Work order. Report every line in the listing that contains the string "placement".

▼▼▼

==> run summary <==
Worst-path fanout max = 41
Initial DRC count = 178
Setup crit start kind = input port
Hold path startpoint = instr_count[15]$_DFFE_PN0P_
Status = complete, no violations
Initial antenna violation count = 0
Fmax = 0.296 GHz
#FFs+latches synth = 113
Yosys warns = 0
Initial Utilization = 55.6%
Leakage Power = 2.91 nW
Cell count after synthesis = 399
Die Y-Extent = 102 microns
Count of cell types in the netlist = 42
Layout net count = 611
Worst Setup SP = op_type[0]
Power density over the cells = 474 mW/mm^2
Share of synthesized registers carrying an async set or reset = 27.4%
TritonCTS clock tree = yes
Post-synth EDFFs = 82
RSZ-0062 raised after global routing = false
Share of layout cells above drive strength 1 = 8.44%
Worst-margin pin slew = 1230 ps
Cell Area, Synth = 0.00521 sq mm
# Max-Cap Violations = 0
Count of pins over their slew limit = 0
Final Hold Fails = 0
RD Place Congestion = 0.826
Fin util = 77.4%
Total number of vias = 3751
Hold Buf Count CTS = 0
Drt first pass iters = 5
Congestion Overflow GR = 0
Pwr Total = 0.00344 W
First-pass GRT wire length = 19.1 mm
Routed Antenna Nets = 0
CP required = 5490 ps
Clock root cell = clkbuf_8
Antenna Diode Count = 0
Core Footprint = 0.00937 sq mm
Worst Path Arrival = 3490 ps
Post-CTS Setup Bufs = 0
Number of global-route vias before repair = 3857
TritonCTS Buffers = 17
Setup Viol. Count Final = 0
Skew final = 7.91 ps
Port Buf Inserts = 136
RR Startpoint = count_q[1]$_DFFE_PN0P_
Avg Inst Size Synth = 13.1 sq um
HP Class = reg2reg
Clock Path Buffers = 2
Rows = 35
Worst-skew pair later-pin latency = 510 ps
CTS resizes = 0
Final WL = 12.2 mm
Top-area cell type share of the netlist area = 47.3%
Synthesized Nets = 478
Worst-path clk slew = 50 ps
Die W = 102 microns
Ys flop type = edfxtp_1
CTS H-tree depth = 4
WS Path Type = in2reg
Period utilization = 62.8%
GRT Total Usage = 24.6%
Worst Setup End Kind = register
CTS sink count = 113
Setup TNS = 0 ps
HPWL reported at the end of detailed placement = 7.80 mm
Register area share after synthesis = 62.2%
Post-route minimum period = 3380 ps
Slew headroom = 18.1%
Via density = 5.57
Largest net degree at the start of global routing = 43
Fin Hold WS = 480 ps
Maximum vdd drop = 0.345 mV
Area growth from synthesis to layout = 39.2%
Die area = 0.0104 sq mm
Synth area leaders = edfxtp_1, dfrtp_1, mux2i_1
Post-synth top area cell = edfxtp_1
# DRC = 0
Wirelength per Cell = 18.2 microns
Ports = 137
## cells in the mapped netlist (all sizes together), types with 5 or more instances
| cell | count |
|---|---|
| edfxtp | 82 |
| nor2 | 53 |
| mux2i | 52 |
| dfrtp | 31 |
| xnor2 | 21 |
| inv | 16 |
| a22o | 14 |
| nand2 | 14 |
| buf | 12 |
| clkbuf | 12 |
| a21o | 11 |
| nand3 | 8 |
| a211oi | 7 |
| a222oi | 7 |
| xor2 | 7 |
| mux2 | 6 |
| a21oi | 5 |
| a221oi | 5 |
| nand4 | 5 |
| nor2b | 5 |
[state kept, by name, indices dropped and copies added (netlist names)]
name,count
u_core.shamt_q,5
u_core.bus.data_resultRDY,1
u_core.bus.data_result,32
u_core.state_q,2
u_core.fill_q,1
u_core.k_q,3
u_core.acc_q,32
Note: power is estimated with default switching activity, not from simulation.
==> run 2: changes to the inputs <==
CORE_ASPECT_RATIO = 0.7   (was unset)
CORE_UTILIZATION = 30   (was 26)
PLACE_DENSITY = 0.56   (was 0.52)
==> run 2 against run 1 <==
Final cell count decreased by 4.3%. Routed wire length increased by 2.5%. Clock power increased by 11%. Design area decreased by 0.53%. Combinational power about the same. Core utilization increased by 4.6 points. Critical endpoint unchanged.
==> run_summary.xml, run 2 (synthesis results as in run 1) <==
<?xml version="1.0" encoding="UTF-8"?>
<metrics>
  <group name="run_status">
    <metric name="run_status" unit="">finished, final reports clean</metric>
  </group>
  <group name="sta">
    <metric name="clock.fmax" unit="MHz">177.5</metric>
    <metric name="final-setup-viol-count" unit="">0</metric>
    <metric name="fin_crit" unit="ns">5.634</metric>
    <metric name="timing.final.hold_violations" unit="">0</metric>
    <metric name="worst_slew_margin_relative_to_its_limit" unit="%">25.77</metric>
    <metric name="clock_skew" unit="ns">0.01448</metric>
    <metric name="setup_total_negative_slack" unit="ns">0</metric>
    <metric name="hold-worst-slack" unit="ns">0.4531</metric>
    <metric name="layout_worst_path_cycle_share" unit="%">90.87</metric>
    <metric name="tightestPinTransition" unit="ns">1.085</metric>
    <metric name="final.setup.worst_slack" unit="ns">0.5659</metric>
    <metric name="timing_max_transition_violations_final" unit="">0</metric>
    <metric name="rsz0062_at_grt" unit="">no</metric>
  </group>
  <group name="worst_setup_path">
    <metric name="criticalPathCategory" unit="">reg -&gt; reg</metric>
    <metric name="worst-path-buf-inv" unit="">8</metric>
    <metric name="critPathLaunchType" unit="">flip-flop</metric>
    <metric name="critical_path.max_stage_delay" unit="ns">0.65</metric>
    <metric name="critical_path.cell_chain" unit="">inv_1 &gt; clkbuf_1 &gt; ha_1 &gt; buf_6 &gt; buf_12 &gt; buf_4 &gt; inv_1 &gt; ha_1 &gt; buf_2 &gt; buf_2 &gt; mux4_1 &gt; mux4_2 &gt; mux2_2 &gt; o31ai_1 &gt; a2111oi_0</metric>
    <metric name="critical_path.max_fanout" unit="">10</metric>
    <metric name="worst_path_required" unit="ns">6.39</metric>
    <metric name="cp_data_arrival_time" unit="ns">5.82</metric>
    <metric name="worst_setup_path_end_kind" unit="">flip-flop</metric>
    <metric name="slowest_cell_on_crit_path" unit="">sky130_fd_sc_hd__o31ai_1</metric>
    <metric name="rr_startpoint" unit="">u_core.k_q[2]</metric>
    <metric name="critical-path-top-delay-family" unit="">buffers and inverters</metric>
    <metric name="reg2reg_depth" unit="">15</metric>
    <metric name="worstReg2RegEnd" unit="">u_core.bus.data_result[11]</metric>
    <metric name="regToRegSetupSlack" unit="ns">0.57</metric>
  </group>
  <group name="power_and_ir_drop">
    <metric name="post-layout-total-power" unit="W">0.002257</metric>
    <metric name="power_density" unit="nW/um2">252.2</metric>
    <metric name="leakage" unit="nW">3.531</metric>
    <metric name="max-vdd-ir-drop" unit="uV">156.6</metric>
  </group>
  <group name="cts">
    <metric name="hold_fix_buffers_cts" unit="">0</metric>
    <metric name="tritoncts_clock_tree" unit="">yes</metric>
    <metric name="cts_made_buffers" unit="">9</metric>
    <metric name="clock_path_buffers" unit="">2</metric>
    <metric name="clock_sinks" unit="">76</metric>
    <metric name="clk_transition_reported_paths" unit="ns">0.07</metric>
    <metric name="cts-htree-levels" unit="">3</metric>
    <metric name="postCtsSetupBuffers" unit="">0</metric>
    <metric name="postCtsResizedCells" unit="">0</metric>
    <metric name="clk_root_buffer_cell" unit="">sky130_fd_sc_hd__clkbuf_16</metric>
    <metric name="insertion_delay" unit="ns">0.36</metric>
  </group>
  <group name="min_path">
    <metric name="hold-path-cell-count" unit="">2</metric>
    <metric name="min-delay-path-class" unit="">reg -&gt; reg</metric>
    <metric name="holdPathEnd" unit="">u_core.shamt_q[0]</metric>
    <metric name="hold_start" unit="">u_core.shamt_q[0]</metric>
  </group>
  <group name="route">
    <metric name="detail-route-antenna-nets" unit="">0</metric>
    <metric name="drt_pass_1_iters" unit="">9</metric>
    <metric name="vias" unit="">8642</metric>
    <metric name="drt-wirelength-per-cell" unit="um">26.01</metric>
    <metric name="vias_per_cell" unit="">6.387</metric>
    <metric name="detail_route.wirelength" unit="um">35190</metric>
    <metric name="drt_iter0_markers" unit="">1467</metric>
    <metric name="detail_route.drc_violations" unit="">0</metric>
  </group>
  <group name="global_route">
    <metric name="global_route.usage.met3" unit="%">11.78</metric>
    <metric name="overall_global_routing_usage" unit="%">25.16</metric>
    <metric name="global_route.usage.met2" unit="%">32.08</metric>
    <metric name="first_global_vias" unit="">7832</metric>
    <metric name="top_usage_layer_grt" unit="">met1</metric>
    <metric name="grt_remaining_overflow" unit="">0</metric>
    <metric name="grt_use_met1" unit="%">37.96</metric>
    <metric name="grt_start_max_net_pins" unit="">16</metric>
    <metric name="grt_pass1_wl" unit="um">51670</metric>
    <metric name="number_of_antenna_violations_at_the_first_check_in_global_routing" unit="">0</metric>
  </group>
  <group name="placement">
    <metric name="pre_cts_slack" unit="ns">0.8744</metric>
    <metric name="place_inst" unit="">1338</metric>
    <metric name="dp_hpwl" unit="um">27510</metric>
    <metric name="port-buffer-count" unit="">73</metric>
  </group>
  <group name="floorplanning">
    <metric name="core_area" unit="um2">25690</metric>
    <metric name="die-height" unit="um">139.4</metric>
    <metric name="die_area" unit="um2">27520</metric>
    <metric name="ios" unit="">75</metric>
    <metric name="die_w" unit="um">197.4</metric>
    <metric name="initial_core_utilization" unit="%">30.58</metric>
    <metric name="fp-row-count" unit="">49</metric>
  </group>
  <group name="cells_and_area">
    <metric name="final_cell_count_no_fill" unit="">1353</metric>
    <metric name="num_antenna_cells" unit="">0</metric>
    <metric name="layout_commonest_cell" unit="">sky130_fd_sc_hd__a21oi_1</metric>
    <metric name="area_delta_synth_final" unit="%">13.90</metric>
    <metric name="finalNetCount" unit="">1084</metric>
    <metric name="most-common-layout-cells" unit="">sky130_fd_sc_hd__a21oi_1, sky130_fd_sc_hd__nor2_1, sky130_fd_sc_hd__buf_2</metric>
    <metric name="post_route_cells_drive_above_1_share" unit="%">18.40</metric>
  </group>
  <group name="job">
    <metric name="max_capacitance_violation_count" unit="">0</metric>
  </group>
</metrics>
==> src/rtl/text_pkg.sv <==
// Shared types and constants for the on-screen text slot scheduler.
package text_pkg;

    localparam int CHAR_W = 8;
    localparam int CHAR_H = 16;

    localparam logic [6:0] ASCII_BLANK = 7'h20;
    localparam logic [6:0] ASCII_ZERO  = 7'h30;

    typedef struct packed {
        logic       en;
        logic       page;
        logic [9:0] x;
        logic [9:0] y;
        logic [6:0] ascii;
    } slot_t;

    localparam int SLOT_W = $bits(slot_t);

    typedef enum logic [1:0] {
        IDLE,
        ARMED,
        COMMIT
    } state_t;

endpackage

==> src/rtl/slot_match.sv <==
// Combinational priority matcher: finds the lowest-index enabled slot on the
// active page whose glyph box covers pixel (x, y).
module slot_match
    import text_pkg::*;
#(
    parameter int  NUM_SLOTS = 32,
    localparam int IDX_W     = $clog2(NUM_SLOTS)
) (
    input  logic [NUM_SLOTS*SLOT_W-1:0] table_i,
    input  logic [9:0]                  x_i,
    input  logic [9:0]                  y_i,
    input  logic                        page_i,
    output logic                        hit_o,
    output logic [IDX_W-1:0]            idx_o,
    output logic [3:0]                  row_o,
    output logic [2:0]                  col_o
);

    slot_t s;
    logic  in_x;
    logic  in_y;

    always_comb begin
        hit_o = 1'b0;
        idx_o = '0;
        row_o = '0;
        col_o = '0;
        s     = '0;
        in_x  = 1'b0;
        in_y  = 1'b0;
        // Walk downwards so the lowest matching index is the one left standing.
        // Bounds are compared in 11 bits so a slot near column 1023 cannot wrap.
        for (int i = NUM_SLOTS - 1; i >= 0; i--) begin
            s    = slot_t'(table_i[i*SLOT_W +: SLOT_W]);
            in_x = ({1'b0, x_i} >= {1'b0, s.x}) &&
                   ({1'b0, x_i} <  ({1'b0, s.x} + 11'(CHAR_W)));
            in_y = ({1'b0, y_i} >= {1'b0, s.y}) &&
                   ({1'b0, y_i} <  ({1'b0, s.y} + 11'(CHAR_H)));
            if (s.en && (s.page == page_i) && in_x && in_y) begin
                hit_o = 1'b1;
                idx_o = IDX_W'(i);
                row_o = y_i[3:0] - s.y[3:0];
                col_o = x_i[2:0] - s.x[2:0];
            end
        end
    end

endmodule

▲▲▲
▼▼▼

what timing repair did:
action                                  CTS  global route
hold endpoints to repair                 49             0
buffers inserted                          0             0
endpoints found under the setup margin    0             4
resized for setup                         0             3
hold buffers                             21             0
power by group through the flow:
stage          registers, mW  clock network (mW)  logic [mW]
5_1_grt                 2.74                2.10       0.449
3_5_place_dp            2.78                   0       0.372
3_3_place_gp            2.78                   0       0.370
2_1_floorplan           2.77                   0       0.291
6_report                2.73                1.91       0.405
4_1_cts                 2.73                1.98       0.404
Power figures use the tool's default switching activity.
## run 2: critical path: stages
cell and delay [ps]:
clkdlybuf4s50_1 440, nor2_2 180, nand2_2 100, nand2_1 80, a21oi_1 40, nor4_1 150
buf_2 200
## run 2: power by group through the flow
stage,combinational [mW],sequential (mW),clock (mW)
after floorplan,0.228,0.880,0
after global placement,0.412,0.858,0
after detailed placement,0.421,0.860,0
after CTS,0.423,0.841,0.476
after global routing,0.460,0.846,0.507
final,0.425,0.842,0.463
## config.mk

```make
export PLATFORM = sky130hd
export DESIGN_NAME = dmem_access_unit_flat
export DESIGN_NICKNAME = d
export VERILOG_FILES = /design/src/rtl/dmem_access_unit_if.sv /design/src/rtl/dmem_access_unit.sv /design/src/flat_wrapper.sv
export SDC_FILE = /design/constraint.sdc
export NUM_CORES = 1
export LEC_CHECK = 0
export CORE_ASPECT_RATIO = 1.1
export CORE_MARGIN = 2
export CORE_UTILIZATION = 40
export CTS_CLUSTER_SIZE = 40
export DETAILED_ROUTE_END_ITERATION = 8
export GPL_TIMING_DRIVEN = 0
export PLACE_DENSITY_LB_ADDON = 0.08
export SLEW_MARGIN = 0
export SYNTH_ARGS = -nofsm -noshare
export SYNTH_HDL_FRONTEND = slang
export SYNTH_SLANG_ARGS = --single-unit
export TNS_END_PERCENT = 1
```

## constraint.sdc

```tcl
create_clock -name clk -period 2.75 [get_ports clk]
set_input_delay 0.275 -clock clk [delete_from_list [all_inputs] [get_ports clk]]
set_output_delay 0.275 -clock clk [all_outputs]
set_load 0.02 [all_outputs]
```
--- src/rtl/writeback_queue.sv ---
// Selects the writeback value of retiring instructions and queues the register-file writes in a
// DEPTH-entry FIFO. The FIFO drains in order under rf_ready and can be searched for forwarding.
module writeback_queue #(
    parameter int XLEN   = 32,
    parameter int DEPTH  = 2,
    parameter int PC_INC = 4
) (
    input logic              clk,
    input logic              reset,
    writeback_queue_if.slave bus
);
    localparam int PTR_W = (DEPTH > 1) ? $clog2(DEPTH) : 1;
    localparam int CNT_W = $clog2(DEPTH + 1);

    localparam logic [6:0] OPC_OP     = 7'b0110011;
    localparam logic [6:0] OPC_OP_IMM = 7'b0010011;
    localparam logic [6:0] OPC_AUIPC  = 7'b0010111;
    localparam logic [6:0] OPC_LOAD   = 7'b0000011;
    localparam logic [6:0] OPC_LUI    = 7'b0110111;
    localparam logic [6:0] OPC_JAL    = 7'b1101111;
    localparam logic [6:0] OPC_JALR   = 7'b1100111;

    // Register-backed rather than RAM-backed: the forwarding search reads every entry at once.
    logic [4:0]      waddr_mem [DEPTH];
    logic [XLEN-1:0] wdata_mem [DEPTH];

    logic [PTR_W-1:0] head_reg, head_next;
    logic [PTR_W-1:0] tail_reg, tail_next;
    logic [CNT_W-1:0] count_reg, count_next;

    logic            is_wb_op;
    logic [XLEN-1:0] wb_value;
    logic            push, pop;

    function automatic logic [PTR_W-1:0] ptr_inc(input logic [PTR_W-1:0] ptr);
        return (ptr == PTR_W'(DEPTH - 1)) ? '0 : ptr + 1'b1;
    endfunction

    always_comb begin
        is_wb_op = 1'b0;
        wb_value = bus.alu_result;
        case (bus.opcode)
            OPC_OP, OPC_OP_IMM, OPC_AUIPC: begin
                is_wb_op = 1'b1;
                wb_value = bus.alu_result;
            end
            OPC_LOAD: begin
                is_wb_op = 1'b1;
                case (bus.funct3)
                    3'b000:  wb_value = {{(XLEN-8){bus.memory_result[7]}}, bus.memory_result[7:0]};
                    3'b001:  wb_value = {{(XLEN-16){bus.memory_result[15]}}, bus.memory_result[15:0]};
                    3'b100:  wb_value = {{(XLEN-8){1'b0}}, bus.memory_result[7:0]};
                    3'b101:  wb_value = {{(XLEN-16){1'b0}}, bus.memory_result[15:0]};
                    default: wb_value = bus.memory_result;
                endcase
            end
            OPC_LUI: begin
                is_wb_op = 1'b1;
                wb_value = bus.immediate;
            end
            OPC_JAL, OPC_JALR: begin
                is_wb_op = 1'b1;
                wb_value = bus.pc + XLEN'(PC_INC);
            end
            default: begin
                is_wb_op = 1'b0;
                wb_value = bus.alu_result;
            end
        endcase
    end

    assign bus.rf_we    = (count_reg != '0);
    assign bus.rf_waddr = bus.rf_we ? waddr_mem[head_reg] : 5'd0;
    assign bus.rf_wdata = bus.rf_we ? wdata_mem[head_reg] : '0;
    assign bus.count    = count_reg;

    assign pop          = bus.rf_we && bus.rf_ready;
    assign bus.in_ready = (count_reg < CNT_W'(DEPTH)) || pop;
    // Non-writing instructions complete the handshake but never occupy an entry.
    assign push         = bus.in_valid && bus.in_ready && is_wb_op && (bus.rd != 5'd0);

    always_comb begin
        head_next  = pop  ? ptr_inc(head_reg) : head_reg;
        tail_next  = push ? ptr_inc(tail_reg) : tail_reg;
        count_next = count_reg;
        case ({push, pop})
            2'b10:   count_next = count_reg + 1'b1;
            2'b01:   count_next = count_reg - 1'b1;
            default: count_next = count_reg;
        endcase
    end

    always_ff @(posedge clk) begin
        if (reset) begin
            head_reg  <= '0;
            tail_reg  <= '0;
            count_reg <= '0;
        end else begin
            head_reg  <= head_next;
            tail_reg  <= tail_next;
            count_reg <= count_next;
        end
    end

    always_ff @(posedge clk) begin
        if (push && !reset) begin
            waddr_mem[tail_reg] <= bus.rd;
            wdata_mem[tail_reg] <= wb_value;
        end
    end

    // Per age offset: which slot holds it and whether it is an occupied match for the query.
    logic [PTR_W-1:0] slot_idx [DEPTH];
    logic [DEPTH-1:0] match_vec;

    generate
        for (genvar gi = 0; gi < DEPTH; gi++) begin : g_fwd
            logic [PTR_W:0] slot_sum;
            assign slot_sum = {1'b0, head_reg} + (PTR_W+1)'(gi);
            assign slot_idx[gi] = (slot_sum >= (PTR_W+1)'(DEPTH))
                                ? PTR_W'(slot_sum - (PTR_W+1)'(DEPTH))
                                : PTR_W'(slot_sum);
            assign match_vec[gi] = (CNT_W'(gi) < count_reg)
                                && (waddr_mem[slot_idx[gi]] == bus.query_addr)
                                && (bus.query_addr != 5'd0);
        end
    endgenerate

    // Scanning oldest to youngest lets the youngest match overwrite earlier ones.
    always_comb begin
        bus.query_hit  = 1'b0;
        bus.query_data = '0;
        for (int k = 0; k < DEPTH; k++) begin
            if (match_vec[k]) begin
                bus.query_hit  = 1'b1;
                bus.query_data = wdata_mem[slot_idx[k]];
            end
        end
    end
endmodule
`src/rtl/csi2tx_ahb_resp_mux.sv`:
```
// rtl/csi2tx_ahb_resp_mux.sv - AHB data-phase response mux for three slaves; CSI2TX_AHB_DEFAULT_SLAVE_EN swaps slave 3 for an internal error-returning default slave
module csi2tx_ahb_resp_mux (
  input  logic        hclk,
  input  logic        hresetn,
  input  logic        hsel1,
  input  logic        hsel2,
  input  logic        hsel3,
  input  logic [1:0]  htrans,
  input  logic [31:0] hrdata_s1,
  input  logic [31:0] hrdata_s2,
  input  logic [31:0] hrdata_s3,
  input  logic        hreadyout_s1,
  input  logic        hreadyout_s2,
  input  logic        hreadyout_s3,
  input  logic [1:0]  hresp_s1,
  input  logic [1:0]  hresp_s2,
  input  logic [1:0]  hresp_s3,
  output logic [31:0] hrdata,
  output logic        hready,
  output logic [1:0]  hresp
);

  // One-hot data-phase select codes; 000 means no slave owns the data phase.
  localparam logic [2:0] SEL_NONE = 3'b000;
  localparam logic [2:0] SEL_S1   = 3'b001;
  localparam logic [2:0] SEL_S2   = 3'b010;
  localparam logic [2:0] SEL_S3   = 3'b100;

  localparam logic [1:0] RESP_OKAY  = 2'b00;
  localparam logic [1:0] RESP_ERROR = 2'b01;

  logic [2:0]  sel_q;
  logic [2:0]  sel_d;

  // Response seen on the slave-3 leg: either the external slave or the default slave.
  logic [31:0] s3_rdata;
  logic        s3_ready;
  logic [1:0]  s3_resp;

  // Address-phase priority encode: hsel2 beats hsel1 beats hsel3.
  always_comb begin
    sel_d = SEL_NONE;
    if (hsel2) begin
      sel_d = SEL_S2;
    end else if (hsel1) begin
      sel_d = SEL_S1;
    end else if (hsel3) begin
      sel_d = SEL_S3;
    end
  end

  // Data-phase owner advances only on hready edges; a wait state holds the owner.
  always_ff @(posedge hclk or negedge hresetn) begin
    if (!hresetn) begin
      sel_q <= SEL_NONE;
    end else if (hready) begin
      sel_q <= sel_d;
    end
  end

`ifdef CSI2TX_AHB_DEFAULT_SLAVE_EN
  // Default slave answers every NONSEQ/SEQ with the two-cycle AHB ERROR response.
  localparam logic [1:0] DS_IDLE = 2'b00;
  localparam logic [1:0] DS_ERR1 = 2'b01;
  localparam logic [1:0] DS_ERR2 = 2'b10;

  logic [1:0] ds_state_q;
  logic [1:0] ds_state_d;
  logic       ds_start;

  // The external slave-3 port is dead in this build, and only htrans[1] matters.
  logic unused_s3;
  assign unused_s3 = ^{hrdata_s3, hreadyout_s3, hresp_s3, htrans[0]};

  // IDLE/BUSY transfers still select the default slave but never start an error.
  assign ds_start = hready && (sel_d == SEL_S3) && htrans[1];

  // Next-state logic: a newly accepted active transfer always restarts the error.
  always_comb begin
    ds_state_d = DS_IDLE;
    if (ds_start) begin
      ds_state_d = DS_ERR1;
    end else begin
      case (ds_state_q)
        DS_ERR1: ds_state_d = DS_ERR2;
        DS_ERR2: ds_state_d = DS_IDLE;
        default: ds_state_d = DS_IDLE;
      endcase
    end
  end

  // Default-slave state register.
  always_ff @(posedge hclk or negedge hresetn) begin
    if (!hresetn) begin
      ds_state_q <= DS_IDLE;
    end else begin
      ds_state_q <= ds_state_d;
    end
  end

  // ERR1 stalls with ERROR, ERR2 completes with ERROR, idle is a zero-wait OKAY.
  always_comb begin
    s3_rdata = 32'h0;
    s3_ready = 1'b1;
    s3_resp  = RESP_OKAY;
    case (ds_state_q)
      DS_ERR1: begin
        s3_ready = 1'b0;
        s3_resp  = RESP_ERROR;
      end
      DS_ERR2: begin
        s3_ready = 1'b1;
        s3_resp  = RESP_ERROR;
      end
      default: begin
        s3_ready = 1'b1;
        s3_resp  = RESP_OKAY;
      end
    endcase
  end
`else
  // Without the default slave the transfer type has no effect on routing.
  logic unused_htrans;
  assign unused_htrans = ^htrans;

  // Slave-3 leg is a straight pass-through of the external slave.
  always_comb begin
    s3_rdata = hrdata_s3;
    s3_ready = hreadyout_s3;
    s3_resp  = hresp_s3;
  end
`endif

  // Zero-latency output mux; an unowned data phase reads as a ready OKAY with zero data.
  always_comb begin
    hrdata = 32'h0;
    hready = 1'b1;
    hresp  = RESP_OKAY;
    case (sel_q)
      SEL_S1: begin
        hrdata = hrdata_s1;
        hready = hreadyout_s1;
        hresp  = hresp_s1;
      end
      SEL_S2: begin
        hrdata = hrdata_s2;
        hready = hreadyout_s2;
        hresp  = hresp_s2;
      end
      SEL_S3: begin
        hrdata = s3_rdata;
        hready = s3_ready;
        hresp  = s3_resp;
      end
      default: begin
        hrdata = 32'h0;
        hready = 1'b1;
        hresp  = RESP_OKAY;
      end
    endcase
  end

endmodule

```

▲▲▲

Finished task.
HPWL reported at the end of detailed placement = 7.80 mm
  <group name="placement">
after global placement,0.412,0.858,0
after detailed placement,0.421,0.860,0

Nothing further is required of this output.